Hide Forgot
This is not super simple to reproduce. 447 set_members lockspace rmdir "/sys/kernel/config/dlm/cluster/spaces/clvmd" 447 write "0" to "/sys/kernel/dlm/clvmd/event_done" 447 clvmd purged 0 plocks for 2 Program received signal SIGSEGV, Segmentation fault. 0x00007ffff7364630 in sem_trywait () from /lib64/libpthread.so.0 Missing separate debuginfos, use: debuginfo-install glibc-2.15-2.fc17.x86_64 libgcc-4.7.0-0.10.fc17.x86_64 libqb-0.9.0-1.10.42d2.dirty.fc17.x86_64 libxml2-2.7.8-7.fc17.x86_64 zlib-1.2.5-6.fc17.x86_64 (gdb) bt #0 0x00007ffff7364630 in sem_trywait () from /lib64/libpthread.so.0 #1 0x00007ffff5f19584 in ?? () from /usr/lib64/libqb.so.0 #2 0x00007ffff5f18f46 in qb_rb_chunk_read () from /usr/lib64/libqb.so.0 #3 0x00007ffff5f1b6de in qb_ipcc_event_recv () from /usr/lib64/libqb.so.0 #4 0x00007ffff6f4bae4 in cpg_dispatch (handle=1822089774534492161, dispatch_types=CS_DISPATCH_ALL) at cpg.c:355 #5 0x000055555555e770 in process_cpg_lockspace (ci=6) at cpg.c:1922 #6 0x0000555555563290 in loop () at main.c:964 #7 0x0000555555563f66 in main (argc=3, argv=0x7fffffffe538) at main.c:1300 (gdb) You need libqb with no timerfd. corosync master, dlm-3.99.0-3 from rawhide and lvm2-cluster from rawhide. quorum { provider: corosync_votequorum two_node: 1 wait_for_all: 0 last_man_standing: 0 auto_tie_breaker: 0 } nodelist { node { ring0_addr: 192.168.2.193 nodeid: 1 } node { ring0_addr: 192.168.2.194 nodeid: 2 } } start corosync -f on both nodes start dlm_controld -f0 -D on both nodes start clvmd -d1 on both nodes kill clvmd (ctrl+c) on node2 and then on node1 One of the two kills, in a very high amount of cases (almost always), will cause dlm_controld to segfault.
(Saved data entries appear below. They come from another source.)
--- src/rtl/morse_decoder_pkg.sv ---
// Shared Morse constants, types and helpers for the receive and transmit paths.
// The transmitter adds the word-space size code and its own FSM state type.
package morse_decoder_pkg;

  localparam int MORSE_CHAR_WIDTH_MAX_C = 5;
  localparam int MORSE_SIZE_WIDTH_MAX_C = 3;

  // Default timing for a 12 MHz clock at roughly 10 words per minute.
  localparam int DOT_TICK_COUNT_C  = 1_440_000;
  localparam int DASH_TICK_COUNT_C = 3 * DOT_TICK_COUNT_C;
  localparam int CHAR_TICK_COUNT_C = 3 * DOT_TICK_COUNT_C;
  localparam int WORD_TICK_COUNT_C = 7 * DOT_TICK_COUNT_C;

  typedef logic [MORSE_CHAR_WIDTH_MAX_C-1:0] morse_sym_t;
  typedef logic [MORSE_SIZE_WIDTH_MAX_C-1:0] morse_size_t;

  // The receiver reports a word space as an all-zero pattern with a size code
  // that can never belong to a real character.
  localparam morse_sym_t  MORSE_SPACE_C      = '0;
  localparam morse_size_t MORSE_SPACE_SIZE_C = morse_size_t'(6);

  typedef enum logic [2:0] {
    IDLE     = 3'd0,
    MARK     = 3'd1,
    SYM_GAP  = 3'd2,
    CHAR_GAP = 3'd3,
    WORD_GAP = 3'd4
  } symbol_tx_fsm_t;

  function automatic int max_ticks(input int a, input int b, input int c,
                                   input int d, input int e);
    int m;
    m = a;
    if (b > m) m = b;
    if (c > m) m = c;
    if (d > m) m = d;
    if (e > m) m = e;
    return m;
  endfunction

endpackage
### src/rtl/pid_incr_calc.sv
// pid_incr_calc
// Incremental PID back end for the ball-tracking servo loop. Takes the error
// triple e(k), e(k-1), e(k-2) and computes
//   du = Kp*(e0-e1) + Ki*e0 + Kd*(e0-2*e1+e2)
// with one shared multiplier over a 4-cycle sequence. It then accumulates
// u(k) = clamp(u(k-1) + (du >>> FRAC_BITS), U_MIN, U_MAX).
//
// Ports
//   clk, rst           clock; asynchronous active-high reset
//   sample_valid       one-cycle strobe, ek0/ek1/ek2 hold a new sample
//   ek0, ek1, ek2      signed 10-bit errors e(k), e(k-1), e(k-2)
//   kp, ki, kd         unsigned 8-bit gains, FRAC_BITS fractional bits
//   clr                synchronous clear of accumulator and sequence
//   busy               high while a computation is in progress
//   u                  saturated signed control word, held between updates
//   u_valid            one-cycle pulse when u has been updated
//   dbg_state          current sequencer state
//
// Handshake: a sample is accepted only on a cycle with sample_valid=1 and
// busy=0. A strobe while busy=1 is dropped; there is no queuing and no
// back-pressure. The u_valid cycle already has busy=0, so a strobe in that
// cycle is accepted.
module pid_incr_calc #(
  parameter int FRAC_BITS = 4,
  parameter int U_W       = 16,
  parameter int U_MAX     = 500,
  parameter int U_MIN     = -500
) (
  input  logic                  clk,
  input  logic                  rst,
  input  logic                  sample_valid,
  input  logic signed [9:0]     ek0,
  input  logic signed [9:0]     ek1,
  input  logic signed [9:0]     ek2,
  input  logic        [7:0]     kp,
  input  logic        [7:0]     ki,
  input  logic        [7:0]     kd,
  input  logic                  clr,
  output logic                  busy,
  output logic signed [U_W-1:0] u,
  output logic                  u_valid,
  output logic        [2:0]     dbg_state
);

  typedef enum logic [2:0] {
    IDLE  = 3'd0,
    MUL_P = 3'd1,
    MUL_I = 3'd2,
    MUL_D = 3'd3,
    ACC   = 3'd4
  } state_t;

  state_t                state_q;
  logic signed [10:0]    dp_q;
  logic signed [9:0]     di_q;
  logic signed [11:0]    dd_q;
  logic        [7:0]     kp_q, ki_q, kd_q;
  logic signed [22:0]    sum_q;
  logic signed [U_W-1:0] u_q;
  logic                  u_valid_q;

  // Operand preparation from the raw inputs, latched when IDLE accepts a sample.
  // dd spans +-2046 at most, so 12 bits never overflow.
  logic signed [10:0] dp_d;
  logic signed [11:0] dd_d;
  always_comb begin
    dp_d = {ek0[9], ek0} - {ek1[9], ek1};
    dd_d = {{2{ek0[9]}}, ek0} - {ek1[9], ek1, 1'b0} + {{2{ek2[9]}}, ek2};
  end

  // Shared multiplier. The state selects which operand/gain pair is multiplied.
  // Each gain is zero-extended so the product stays a signed multiply.
  logic signed [11:0] mul_a;
  logic        [7:0]  mul_g;
  logic signed [20:0] a_ext, g_ext, prod;
  logic signed [22:0] prod_ext;
  always_comb begin
    mul_a = '0;
    mul_g = '0;
    case (state_q)
      MUL_P:   begin mul_a = {dp_q[10], dp_q};        mul_g = kp_q; end
      MUL_I:   begin mul_a = {{2{di_q[9]}}, di_q};    mul_g = ki_q; end
      MUL_D:   begin mul_a = dd_q;                    mul_g = kd_q; end
      default: begin mul_a = '0;                      mul_g = '0;   end
    endcase
    a_ext    = {{9{mul_a[11]}}, mul_a};
    g_ext    = {13'd0, mul_g};
    prod     = a_ext * g_ext;
    prod_ext = {{2{prod[20]}}, prod};
  end

  // Accumulate step. The arithmetic shift floors toward -inf.
  // The sum is formed at 32 bits so that the clamp sees the true value before
  // any truncation. The saturated value is stored back, which gives anti-windup.
  logic signed [22:0]    delta;
  logic signed [31:0]    t_sum;
  logic signed [U_W-1:0] u_sat;
  always_comb begin
    delta = sum_q >>> FRAC_BITS;
    t_sum = {{9{delta[22]}}, delta} + {{(32-U_W){u_q[U_W-1]}}, u_q};
    if (t_sum > U_MAX)
      u_sat = U_W'(U_MAX);
    else if (t_sum < U_MIN)
      u_sat = U_W'(U_MIN);
    else
      u_sat = t_sum[U_W-1:0];
  end

  always_ff @(posedge clk or posedge rst) begin
    if (rst) begin
      state_q   <= IDLE;
      dp_q      <= '0;
      di_q      <= '0;
      dd_q      <= '0;
      kp_q      <= '0;
      ki_q      <= '0;
      kd_q      <= '0;
      sum_q     <= '0;
      u_q       <= '0;
      u_valid_q <= 1'b0;
    end else if (clr) begin
      // clr beats everything, including a coincident sample_valid.
      state_q   <= IDLE;
      sum_q     <= '0;
      u_q       <= '0;
      u_valid_q <= 1'b0;
    end else begin
      u_valid_q <= 1'b0;
      case (state_q)
        IDLE: begin
          if (sample_valid) begin
            dp_q    <= dp_d;
            di_q    <= ek0;
            dd_q    <= dd_d;
            kp_q    <= kp;
            ki_q    <= ki;
            kd_q    <= kd;
            sum_q   <= '0;
            state_q <= MUL_P;
          end
        end
        MUL_P: begin
          sum_q   <= prod_ext;
          state_q <= MUL_I;
        end
        MUL_I: begin
          sum_q   <= sum_q + prod_ext;
          state_q <= MUL_D;
        end
        MUL_D: begin
          sum_q   <= sum_q + prod_ext;
          state_q <= ACC;
        end
        ACC: begin
          u_q       <= u_sat;
          u_valid_q <= 1'b1;
          state_q   <= IDLE;
        end
        default: state_q <= IDLE;
      endcase
    end
  end

  assign busy      = (state_q != IDLE);
  assign u         = u_q;
  assign u_valid   = u_valid_q;
  assign dbg_state = state_q;

endmodule

### config.mk
export PLATFORM = sky130hd
export DESIGN_NAME = pid_incr_calc
export DESIGN_NICKNAME = d
export VERILOG_FILES = /design/src/rtl/pid_incr_calc.sv
export SDC_FILE = /design/constraint.sdc
export NUM_CORES = 1
export LEC_CHECK = 0
export CORE_MARGIN = 2
export CORE_UTILIZATION = 55
export DETAILED_ROUTE_END_ITERATION = 8
export PLACE_DENSITY = 0.77
export RECOVER_POWER = 25
export SYNTH_ARGS = -nofsm -noshare
export SYNTH_HDL_FRONTEND = slang
export SYNTH_SLANG_ARGS = --single-unit
### constraint.sdc
create_clock -name clk -period 9.4 [get_ports clk]
set_input_delay 1.41 -clock clk [delete_from_list [all_inputs] [get_ports clk]]
set_output_delay 1.41 -clock clk [all_outputs]
set_load 0.02 [all_outputs]
==> key figures <==
Run status
  • Status: finished with violations
  • Failing checks: max-capacitance violations, max-slew violations

Detailed routing
  • Vias per inst: 5.47
  • Detailed Route WL: 24,800 um
  • DRT iter0 DRCs: 368
  • Routed vias: 9,096
  • # DRC: 0
  • ANT nets after route: 0
  • Drt wl/cell: 14.9 um
  • Detailed Routing Iterations Pass 1: 4

Clock tree
  • Max clock buf depth: 2
  • Clk sink count: 100
  • Clk_lat worst skew: 0.36 ns
  • TritonCTS clock tree: yes
  • Post-CTS sizing: 0
  • TritonCTS buffer count: 9
  • # Post-CTS Setup Buffers: 0
  • Clock slew at reported path FFs: 0.09 ns
  • Clk root buf: clkbuf_16
  • CTS H-tree depth: 3
  • Hold_buf cts: 0

Timing
  • Period minus WS final: 8.23 ns
  • Setup TNS: 0 ns
  • Rel. slew slack: -0.510
  • Part of the cycle the worst path needs: 0.876
  • Hold slack: 0.476 ns
  • Final hold violations: 0
  • Max Slew Vio Count: 54
  • Final Skew: 0.0180 ns
  • Final worst slack: 1.17 ns
  • Fmax: 121 MHz
  • Unrepaired setup endpoints after global routing: no
  • Least-Margin Pin Slew: 2.25 ns
  • Final Setup Violations: 0

Worst setup path
  • CP max stage cell: fa_1
  • CP startpoint kind: flop
  • WP data required: 9.64 ns
  • Element type at the critical path end: flop
  • CP max FO: 29
  • Crit path kind: reg2reg
  • Worst Path Arrival: 8.48 ns
  • Largest stage delay, worst path: 0.58 ns
  • R2R depth: 29

Job
  • Max Cap Viol: 1

Finish
  • Design area: 12,600 um^2
  • Share of cells above drive strength 1: 0.0581
  • Nets@finish: 1,642
  • Synth-to-Final Area Change: 11.9%
  • Inserted Diodes: 0
  • Post-route insts no fill: 1,663
  • Final core utilization: 0.626
  • Layout fillers: 1,766

Logic synthesis
  • Async set-reset flop share out of synthesis: 1.00
  • Syn_area_per_cell: 8.48 um^2
  • Seq/Total Area, Yosys: 0.222
  • Cells after synthesis: 1,331
  • Number of synthesized register bits: 100
  • Post-synthesis net count: 1,585
  • YS warnings: 0
  • Number of enable flip-flop cells after synthesis: 0
  • Predominant post-synthesis flop cell: dfrtp_1
  • Syn Std Cell Area: 11,300 um^2
  • Netlist cell types: 62

GRT
  • First-pass GRT wire length: 42,800 um
  • Pin count of the biggest net entering global routing: 89
  • GRT Util Overall: 0.240
  • GRT overflow: 0
  • Number of global-route vias before repair: 9,212
  • Antenna violations before repair: 0

Power
  • Pwr Total: 1.70 mW
  • Combinational power share: 0.445
  • Lkg Pwr: 6.41 nW
  • P_int: 1.03 mW
  • Peak VDD IR: 0.0800 mV
  • Psw: 672 uW
  • Clock power frac: 0.228
  • Switch share: 0.396
  • Power per cell area: 134 nW/um^2
  • Seq pwr share: 0.328

Placed design
  • Post-DP HPWL: 20,300 um
  • Setup WS pre-CTS: 1.24 ns
  • PortBufs: 78
  • Placed cell areas: 12,300 um^2
  • Post-placement cell count: 1,647
  • GP Congestion: 0.934

Floorplan
  • Starting Density: 0.560
  • Die ar.: 21,700 um^2
  • Die width: 147 um
  • Row count: 52
  • Num ports: 79
  • Vert. Die Dim: 147 um
  • Core Box Area: 20,200 um^2

Min path
  • Hold/Removal Path Class: reg2reg
  • WHS Path Cells: 2
==> critical path: cells and delay by family (launching register included) <==
family                     cells  cell delay, ns
AOI/OAI and AO/OA              9            2.29
adders and majority gates      6            2.67
xor gates and xnor gates       1            0.10
DFF                            1            0.33
and+or+nand+nor                7            1.80
buffers and inverters          6            0.91
==> routing by layer <==
layer,vias to the layer above,track usage,routed length (um)
met5,-,0,0
met4,0,0.0760,547
met3,39,0.0230,695
met2,162,0.443,12700
met1,4334,0.296,10800
li1,4561,-,-
==> state kept, by name, indices dropped and copies added (netlist names), 3 cells and up <==
name,count
kp_q,8
di_q,10
ki_q,8
dp_q,11
sum_q,23
kd_q,8
u,16
dd_q,12
dbg_state,3
==> synth_stat cells (12+ instances only) <==
library cell	count	area share
nor2_1	113	0.038
xnor2_1	40	0.031
inv_1	219	0.073
a21oi_1	62	0.027
mux2_2	44	0.044
dfrtp_1	100	0.22
fa_1	91	0.16
a21o_1	44	0.029
clkbuf_1	32	0.011
o31ai_1	17	0.011
nand3_1	16	0.0071
nor3_1	21	0.0093
nand2_1	136	0.045
ha_1	105	0.12
nor2b_1	12	0.0066
nand2b_1	18	0.010
a22oi_1	18	0.012
xor2_1	20	0.016
o21ai_0	78	0.035
==> power groups by stage <==
stage          logic, mW  registers, mW  clock network, mW
6_report           0.755          0.557              0.387
5_1_grt            0.858          0.568              0.410
3_3_place_gp       0.732          0.561                  0
4_1_cts            0.760          0.557              0.392
3_5_place_dp       0.754          0.565                  0
2_1_floorplan      0.582          0.552                  0
==> layout make-up <==
cell class | count | area (um^2) | share of cell area
clock buffer | 9 | 225 | 0.0178
multi-input combinational | 974 | 7830 | 0.619
timing repair buffer | 84 | 826 | 0.0654
inverter | 219 | 823 | 0.0652
clock inverter | 7 | 93.8 | 0.00743
sequential | 100 | 2500 | 0.198
tap | 270 | 338 | 0.0267
==> final timing paths <==
kind,from,end,slack [ns]
setup / recovery,dbg_state[1],sum_q[21],1.17
hold / removal,dd_q[8],dd_q[8],0.48
setup reg to reg,dbg_state[1],sum_q[21],1.17
hold reg to reg,dd_q[8],dd_q[8],0.48
max in group asynchronous,rst,u[2],5.86
min in group asynchronous,rst,ki_q[3],2.10
==> logic make-up after synthesis <==
kind of cell | Yosys count | synth area share
compound gates | 306 | 0.176
simple gates | 365 | 0.144
fa+ha+maj | 196 | 0.278
xor+xnor | 61 | 0.0485
flops | 100 | 0.222
mux | 46 | 0.0461
buf+inv | 257 | 0.0864
==> placed cells by master, fill, tap and decap left out, drive strengths merged, types with 44 or more instances in the layout <==
cell type,Yosys,final
ha,105,105
nor2,113,113
mux2,45,45
nand2,136,136
dfrtp,100,100
o21ai,83,83
fa,91,91
inv,219,220
a21o,44,44
a21oi,62,62
clkdlybuf4s50,0,76
Power figures use the tool's default switching activity.
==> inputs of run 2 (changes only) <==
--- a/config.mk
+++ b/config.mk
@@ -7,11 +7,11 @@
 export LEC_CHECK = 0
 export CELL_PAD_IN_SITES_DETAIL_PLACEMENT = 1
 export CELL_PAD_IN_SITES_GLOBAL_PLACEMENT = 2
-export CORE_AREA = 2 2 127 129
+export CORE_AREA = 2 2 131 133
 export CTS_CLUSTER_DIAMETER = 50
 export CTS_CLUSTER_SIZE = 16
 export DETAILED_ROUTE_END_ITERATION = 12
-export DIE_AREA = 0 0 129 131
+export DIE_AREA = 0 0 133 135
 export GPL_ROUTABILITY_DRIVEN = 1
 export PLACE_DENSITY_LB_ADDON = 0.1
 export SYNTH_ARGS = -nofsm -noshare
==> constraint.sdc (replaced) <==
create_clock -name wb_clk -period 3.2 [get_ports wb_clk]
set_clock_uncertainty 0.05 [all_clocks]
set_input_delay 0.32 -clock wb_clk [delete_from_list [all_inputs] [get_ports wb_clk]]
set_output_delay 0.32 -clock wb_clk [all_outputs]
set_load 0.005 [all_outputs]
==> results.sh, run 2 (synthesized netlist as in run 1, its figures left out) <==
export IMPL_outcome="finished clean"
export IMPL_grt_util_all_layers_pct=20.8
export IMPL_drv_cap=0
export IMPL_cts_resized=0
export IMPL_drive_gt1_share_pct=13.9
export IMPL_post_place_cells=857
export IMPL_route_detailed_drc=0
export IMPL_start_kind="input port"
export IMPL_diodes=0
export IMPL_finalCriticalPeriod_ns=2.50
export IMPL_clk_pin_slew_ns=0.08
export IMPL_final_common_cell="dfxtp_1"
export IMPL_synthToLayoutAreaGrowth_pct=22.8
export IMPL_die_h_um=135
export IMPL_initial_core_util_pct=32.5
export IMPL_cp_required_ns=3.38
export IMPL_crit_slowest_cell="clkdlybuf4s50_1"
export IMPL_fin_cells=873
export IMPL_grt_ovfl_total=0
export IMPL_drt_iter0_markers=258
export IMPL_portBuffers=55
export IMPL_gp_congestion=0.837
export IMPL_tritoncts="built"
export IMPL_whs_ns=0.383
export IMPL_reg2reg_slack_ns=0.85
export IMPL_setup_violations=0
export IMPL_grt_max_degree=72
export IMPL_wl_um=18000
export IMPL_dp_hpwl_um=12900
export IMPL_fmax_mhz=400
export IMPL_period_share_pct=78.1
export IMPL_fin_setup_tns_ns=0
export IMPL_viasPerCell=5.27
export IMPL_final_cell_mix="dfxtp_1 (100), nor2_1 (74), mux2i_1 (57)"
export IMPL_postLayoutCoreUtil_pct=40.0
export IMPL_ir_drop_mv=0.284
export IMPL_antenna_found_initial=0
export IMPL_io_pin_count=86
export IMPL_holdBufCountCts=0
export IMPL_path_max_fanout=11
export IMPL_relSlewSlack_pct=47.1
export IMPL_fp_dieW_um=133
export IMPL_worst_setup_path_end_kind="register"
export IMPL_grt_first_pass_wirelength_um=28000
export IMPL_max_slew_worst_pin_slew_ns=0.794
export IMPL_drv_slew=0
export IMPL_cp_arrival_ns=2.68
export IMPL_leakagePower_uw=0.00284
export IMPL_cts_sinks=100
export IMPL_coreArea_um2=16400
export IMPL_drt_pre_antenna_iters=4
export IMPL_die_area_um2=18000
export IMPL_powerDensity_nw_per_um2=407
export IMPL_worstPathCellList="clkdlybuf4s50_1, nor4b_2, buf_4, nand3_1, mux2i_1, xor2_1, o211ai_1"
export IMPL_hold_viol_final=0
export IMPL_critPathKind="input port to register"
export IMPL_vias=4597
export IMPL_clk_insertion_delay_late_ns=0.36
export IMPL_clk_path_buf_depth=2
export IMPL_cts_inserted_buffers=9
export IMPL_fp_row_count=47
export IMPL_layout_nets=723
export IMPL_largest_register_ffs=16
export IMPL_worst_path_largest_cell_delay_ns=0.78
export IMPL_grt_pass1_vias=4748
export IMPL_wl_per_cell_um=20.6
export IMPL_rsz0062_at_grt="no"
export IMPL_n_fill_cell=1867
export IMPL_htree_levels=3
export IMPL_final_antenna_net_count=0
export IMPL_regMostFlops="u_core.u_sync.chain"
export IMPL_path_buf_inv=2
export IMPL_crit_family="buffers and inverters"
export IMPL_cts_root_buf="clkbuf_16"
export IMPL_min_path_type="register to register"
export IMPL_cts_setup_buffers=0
File: config.mk
export PLATFORM = sky130hd
export DESIGN_NAME = kdtree_load_ctrl_flat
export DESIGN_NICKNAME = d
export VERILOG_FILES = /design/src/rtl/kdtree_load_ctrl_pkg.sv /design/src/rtl/kdtree_load_ctrl_if.sv /design/src/rtl/kdtree_load_ctrl_patch_assembler.sv /design/src/rtl/kdtree_load_ctrl.sv /design/src/flat_wrapper.sv
export SDC_FILE = /design/constraint.sdc
export NUM_CORES = 1
export LEC_CHECK = 0
export BUFFER_PORTS_ARGS = -buffer_cell sky130_fd_sc_hd__buf_2
export CAP_MARGIN = 20
export CORE_MARGIN = 4
export CORE_UTILIZATION = 40
export DETAILED_ROUTE_END_ITERATION = 8
export GPL_ROUTABILITY_DRIVEN = 0
export SYNTH_ARGS = -nofsm -noshare
export SYNTH_HDL_FRONTEND = slang
export SYNTH_SLANG_ARGS = --single-unit
File: constraint.sdc
create_clock -name clk -period 19.46 [get_ports clk]
set_input_delay 1.946 -clock clk [delete_from_list [all_inputs] [get_ports clk]]
set_output_delay 1.946 -clock clk [all_outputs]
set_load 0.005 [all_outputs]
File: src/rtl/kdtree_load_ctrl_pkg.sv
// Shared constants, load FSM state encoding and patch type for the kd-tree load controller.
package kdtree_pkg;

   localparam int DATA_WIDTH = 11;
   localparam int PATCH_SIZE = 5;
   localparam int LEAF_SIZE  = 8;
   localparam int NUM_LEAVES = 64;
   localparam int NUM_NODES  = NUM_LEAVES - 1;
   localparam int NUM_QUERYS = 494;

   localparam int NODE_AW  = $clog2(NUM_NODES);
   localparam int DIM_W    = $clog2(PATCH_SIZE);
   localparam int LEAF_AW  = $clog2(NUM_LEAVES);
   localparam int SLOT_W   = $clog2(LEAF_SIZE);
   localparam int QUERY_AW = $clog2(NUM_QUERYS);
   localparam int ELEM_W   = $clog2(PATCH_SIZE);

   localparam logic [NODE_AW-1:0]  LAST_NODE  = NODE_AW'(NUM_NODES - 1);
   localparam logic [LEAF_AW-1:0]  LAST_LEAF  = LEAF_AW'(NUM_LEAVES - 1);
   localparam logic [SLOT_W-1:0]   LAST_SLOT  = SLOT_W'(LEAF_SIZE - 1);
   localparam logic [QUERY_AW-1:0] LAST_QUERY = QUERY_AW'(NUM_QUERYS - 1);
   localparam logic [ELEM_W-1:0]   LAST_ELEM  = ELEM_W'(PATCH_SIZE - 1);

   typedef enum logic [2:0] {
      IDLE,
      NODES,
      LEAVES,
      QUERIES,
      DONE
   } load_state_e;

   typedef logic [PATCH_SIZE-1:0][DATA_WIDTH-1:0] patch_t;

endpackage

File: src/rtl/kdtree_load_ctrl_if.sv
// FIFO read side and node/leaf/query write ports of the kd-tree load controller.
interface kdtree_load_ctrl_if;
   import kdtree_pkg::*;

   logic                  fifo_rempty_n;
   logic [DATA_WIDTH-1:0] fifo_rdata;
   logic                  fifo_deq;

   logic                  node_wen;
   logic [NODE_AW-1:0]    node_waddr;
   logic [DIM_W-1:0]      node_wdim;
   logic [DATA_WIDTH-1:0] node_wmedian;

   logic                  leaf_wen;
   logic [LEAF_AW-1:0]    leaf_waddr;
   logic [SLOT_W-1:0]     leaf_wslot;
   patch_t                leaf_wdata;
   logic [DATA_WIDTH-1:0] leaf_wpidx;

   logic                  query_wen;
   logic [QUERY_AW-1:0]   query_waddr;
   patch_t                query_wdata;

   logic                  busy;
   logic                  load_done;

   modport master (
      input  fifo_rempty_n, fifo_rdata,
      output fifo_deq,
      output node_wen, node_waddr, node_wdim, node_wmedian,
      output leaf_wen, leaf_waddr, leaf_wslot, leaf_wdata, leaf_wpidx,
      output query_wen, query_waddr, query_wdata,
      output busy, load_done
   );

   modport slave (
      output fifo_rempty_n, fifo_rdata,
      input  fifo_deq,
      input  node_wen, node_waddr, node_wdim, node_wmedian,
      input  leaf_wen, leaf_waddr, leaf_wslot, leaf_wdata, leaf_wpidx,
      input  query_wen, query_waddr, query_wdata,
      input  busy, load_done
   );

endinterface

File: src/rtl/kdtree_load_ctrl_patch_assembler.sv
// Shifts FIFO words into a patch, element 0 ending in the LSBs; done marks the word completing a patch.
module patch_assembler
   import kdtree_pkg::*;
(
   input  logic                  clk,
   input  logic                  rst,
   input  logic                  clear,
   input  logic                  shift_en,
   input  logic [DATA_WIDTH-1:0] word,
   output patch_t                patch,
   output patch_t                patch_next,
   output logic                  done
);

   logic [ELEM_W-1:0] elem_q;

   assign patch_next = {word, patch[PATCH_SIZE-1:1]};
   assign done       = shift_en && (elem_q == LAST_ELEM);

   // NOTE: sequential state uses <= so every register samples pre-edge values.
   always_ff @(posedge clk or posedge rst) begin
      if (rst) begin
         patch  <= '0;
         elem_q <= '0;
      end else if (clear) begin
         patch  <= '0;
         elem_q <= '0;
      end else if (shift_en) begin
         patch  <= patch_next;
         elem_q <= done ? '0 : elem_q + 1'b1;
      end
   end

endmodule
New backtrace with 0.9.0-2 Program received signal SIGSEGV, Segmentation fault. sem_trywait () at ../nptl/sysdeps/unix/sysv/linux/x86_64/sem_trywait.S:31 31 movl (%rdi), %eax (gdb) bt #0 sem_trywait () at ../nptl/sysdeps/unix/sysv/linux/x86_64/sem_trywait.S:31 #1 0x00007ffff5f1d314 in my_posix_sem_timedwait (rb=0x555555c80e70, ms_timeout=0) at ringbuffer_helper.c:39 #2 0x00007ffff5f1ccd6 in qb_rb_chunk_read (rb=0x555555c80e70, data_out=0x7fffffefe380, len=1048576, timeout=<optimized out>) at ringbuffer.c:541 #3 0x00007ffff5f1fb2e in qb_ipcc_event_recv (c=0x555555b808b0, msg_pt=msg_pt@entry=0x7fffffefe380, msg_len=msg_len@entry=1048576, ms_timeout=ms_timeout@entry=0) at ipcc.c:290 #4 0x00007ffff6f4c9f1 in cpg_dispatch (handle=1822089774534492161, dispatch_types=CS_DISPATCH_ALL) at /home/fabbione/work/cluster/corosync/corosync/lib/cpg.c:355 #5 0x000055555555e770 in process_cpg_lockspace (ci=6) at cpg.c:1922 #6 0x0000555555563290 in loop () at main.c:964 #7 0x0000555555563f66 in main (argc=3, argv=0x7fffffffe538) at main.c:1300
with the latest corosync and libqb I don't get a crash but I see dlm_controld not handling and error if (error != CPG_OK) log_error("daemon cpg_dispatch error %d", error); cpg returns CS_ERR_TIMEOUT. This is from libqb but as this is a change in behavior we can change the wrapper function to return TRY_AGAIN (this seems to work well) diff --git a/include/corosync/corotypes.h b/include/corosync/corotypes.h index 74183d8..c67bf29 100644 --- a/include/corosync/corotypes.h +++ b/include/corosync/corotypes.h @@ -151,6 +151,7 @@ static inline cs_error_t qb_to_cs_error (int result) case ENOMEM: err = CS_ERR_NO_MEMORY; break; + case ETIMEDOUT: case EAGAIN: err = CS_ERR_TRY_AGAIN; break; @@ -158,7 +159,6 @@ static inline cs_error_t qb_to_cs_error (int result) err = CS_ERR_FAILED_OPERATION; break; case ETIME: - case ETIMEDOUT: err = CS_ERR_TIMEOUT; break; case EINVAL:
wfm - close out bug when pushed. Regards -steve